What is expected.
In the records below, find each line that holds "fsel" and return it.

Stored data

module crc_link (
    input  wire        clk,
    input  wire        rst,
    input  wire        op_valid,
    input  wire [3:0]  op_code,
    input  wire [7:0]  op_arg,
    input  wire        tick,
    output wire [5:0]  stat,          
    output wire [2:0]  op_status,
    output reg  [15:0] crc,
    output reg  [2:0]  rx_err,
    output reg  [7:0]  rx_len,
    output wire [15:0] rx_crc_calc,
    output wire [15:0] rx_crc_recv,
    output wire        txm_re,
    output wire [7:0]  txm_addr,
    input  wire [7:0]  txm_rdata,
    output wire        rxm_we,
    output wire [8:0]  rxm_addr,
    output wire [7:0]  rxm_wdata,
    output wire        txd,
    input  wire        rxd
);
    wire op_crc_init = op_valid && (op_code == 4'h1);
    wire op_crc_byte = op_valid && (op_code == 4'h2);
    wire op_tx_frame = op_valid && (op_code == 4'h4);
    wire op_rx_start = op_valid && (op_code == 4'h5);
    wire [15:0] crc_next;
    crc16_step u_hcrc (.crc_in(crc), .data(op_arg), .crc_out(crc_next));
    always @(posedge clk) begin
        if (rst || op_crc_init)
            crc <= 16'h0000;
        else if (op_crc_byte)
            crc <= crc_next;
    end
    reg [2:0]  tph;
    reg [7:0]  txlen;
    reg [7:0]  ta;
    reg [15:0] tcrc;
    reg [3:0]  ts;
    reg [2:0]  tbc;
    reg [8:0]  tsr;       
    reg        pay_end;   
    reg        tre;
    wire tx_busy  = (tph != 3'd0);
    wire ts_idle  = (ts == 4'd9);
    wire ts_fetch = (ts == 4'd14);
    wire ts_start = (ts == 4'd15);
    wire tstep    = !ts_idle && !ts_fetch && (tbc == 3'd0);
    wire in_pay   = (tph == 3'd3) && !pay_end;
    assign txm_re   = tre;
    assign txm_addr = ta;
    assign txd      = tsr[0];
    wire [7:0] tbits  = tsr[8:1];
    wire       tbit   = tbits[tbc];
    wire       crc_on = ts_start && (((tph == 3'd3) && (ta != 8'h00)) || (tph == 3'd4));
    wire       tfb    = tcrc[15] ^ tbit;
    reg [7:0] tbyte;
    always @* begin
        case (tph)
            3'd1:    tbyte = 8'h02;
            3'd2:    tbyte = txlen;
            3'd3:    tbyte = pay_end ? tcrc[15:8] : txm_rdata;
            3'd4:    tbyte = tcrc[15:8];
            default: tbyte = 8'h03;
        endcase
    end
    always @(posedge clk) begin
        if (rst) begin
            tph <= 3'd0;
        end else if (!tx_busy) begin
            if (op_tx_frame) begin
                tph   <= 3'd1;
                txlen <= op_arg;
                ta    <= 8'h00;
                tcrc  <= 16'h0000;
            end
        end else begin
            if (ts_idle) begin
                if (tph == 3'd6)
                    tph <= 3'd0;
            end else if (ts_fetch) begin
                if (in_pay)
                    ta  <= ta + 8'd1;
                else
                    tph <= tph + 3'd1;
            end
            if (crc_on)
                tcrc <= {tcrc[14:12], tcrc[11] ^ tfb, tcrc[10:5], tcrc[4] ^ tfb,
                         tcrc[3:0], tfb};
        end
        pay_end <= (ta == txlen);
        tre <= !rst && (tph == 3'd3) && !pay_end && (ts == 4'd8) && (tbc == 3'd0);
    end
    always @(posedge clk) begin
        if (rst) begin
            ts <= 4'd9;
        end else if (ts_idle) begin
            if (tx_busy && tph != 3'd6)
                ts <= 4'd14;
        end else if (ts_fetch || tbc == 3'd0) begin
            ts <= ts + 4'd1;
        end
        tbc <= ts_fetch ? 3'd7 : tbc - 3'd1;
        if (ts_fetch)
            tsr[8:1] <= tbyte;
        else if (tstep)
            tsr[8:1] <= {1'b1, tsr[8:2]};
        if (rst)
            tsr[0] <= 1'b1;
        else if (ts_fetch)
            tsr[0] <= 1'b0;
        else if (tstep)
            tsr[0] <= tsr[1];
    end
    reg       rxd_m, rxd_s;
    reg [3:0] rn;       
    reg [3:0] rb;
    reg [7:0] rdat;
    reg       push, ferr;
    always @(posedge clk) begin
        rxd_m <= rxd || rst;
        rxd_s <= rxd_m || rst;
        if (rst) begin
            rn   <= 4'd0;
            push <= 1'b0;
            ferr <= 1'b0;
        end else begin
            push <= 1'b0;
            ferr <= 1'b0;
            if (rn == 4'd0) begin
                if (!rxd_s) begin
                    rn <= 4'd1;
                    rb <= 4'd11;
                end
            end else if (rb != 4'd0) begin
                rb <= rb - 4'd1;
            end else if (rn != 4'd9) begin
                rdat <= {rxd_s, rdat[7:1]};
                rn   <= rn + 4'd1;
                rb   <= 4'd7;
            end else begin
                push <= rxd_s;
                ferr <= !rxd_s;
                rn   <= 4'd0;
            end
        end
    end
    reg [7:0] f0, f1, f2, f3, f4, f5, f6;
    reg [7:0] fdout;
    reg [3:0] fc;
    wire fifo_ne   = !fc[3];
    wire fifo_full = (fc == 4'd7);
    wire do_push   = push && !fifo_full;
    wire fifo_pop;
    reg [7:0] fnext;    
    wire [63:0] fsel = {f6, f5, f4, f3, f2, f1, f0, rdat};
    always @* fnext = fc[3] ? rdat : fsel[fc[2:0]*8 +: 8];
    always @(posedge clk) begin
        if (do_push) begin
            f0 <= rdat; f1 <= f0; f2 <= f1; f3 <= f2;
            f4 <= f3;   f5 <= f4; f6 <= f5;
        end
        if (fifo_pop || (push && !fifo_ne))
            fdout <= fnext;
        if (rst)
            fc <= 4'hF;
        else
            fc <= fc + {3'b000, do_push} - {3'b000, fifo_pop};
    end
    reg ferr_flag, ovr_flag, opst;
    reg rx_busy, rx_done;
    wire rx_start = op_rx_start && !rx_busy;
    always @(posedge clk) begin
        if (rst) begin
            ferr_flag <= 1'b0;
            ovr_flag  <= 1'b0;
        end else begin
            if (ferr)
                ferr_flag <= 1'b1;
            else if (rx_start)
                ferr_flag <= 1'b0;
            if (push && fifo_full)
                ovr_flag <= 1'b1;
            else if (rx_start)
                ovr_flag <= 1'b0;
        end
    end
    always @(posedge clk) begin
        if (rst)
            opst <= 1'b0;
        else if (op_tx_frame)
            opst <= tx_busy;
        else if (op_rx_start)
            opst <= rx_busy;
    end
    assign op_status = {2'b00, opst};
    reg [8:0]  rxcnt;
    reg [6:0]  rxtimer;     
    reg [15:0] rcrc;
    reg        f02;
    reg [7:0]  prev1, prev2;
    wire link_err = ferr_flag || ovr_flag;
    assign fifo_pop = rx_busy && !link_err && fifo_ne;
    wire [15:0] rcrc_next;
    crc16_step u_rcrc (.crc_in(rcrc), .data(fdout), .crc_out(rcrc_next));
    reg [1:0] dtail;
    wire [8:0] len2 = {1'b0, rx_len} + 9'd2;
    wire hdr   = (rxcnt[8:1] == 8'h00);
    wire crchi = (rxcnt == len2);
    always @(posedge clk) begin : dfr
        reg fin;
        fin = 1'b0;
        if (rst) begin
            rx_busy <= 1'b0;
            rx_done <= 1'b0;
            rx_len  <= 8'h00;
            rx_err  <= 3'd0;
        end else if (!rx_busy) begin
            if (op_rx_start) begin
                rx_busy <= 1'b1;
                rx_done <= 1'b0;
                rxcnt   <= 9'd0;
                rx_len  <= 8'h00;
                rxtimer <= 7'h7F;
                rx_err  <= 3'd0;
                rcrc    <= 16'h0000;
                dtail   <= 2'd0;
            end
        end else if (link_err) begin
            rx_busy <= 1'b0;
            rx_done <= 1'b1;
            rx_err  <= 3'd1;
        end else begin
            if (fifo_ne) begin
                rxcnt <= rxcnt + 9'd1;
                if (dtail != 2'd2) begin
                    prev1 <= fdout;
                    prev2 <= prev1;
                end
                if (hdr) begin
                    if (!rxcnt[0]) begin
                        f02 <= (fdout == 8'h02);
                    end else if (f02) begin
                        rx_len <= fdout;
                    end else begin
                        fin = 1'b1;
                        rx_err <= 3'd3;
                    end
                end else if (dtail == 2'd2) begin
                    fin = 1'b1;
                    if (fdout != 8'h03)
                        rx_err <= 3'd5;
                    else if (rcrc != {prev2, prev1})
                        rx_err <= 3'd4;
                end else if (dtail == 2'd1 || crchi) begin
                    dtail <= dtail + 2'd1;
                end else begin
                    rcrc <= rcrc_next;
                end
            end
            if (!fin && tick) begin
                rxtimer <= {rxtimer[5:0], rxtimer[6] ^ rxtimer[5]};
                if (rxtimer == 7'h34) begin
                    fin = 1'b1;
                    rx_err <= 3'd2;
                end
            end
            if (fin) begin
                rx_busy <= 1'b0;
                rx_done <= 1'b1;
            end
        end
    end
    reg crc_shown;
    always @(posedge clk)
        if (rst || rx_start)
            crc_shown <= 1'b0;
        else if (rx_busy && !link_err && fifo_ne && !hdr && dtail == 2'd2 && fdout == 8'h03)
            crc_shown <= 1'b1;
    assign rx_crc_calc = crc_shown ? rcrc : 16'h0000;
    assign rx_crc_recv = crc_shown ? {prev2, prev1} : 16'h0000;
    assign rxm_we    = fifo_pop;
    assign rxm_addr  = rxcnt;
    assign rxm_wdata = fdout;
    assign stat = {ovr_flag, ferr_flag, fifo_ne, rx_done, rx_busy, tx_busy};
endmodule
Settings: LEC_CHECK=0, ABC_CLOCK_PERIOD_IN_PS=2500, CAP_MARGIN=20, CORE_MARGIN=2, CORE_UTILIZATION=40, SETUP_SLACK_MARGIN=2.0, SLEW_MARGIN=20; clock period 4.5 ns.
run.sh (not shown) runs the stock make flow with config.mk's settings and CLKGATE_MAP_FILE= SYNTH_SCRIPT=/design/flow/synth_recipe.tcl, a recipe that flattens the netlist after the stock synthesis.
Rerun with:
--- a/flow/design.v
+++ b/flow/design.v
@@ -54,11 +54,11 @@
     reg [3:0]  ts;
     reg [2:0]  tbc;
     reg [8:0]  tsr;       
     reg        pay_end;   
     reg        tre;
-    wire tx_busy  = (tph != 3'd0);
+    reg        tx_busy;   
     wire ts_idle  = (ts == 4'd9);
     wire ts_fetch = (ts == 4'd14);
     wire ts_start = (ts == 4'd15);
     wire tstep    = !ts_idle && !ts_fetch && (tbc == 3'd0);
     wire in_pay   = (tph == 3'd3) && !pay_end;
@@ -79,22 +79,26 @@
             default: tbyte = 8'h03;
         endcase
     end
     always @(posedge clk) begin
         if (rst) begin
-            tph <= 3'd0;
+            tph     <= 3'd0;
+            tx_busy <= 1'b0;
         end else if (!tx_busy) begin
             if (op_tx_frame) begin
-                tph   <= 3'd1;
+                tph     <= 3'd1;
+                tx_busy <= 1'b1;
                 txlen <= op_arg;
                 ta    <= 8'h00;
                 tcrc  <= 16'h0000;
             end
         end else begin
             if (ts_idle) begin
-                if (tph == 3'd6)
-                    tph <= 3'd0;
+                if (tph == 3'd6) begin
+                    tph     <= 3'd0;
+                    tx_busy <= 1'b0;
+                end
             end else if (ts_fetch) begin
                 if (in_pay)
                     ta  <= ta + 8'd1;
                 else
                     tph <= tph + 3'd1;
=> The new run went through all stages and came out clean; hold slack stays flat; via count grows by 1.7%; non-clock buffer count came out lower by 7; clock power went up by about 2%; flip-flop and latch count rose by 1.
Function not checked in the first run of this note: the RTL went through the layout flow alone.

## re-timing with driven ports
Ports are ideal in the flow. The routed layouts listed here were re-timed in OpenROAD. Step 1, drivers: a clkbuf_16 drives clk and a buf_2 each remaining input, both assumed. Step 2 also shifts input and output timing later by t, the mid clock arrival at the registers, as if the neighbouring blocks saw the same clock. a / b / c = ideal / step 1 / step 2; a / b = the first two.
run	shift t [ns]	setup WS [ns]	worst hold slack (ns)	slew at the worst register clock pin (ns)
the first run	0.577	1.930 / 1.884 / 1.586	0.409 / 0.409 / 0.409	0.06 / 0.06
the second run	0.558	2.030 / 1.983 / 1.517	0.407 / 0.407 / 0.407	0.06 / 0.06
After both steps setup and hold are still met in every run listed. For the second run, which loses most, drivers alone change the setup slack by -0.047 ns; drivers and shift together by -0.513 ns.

Response to this task.
    wire [63:0] fsel = {f6, f5, f4, f3, f2, f1, f0, rdat};
    always @* fnext = fc[3] ? rdat : fsel[fc[2:0]*8 +: 8];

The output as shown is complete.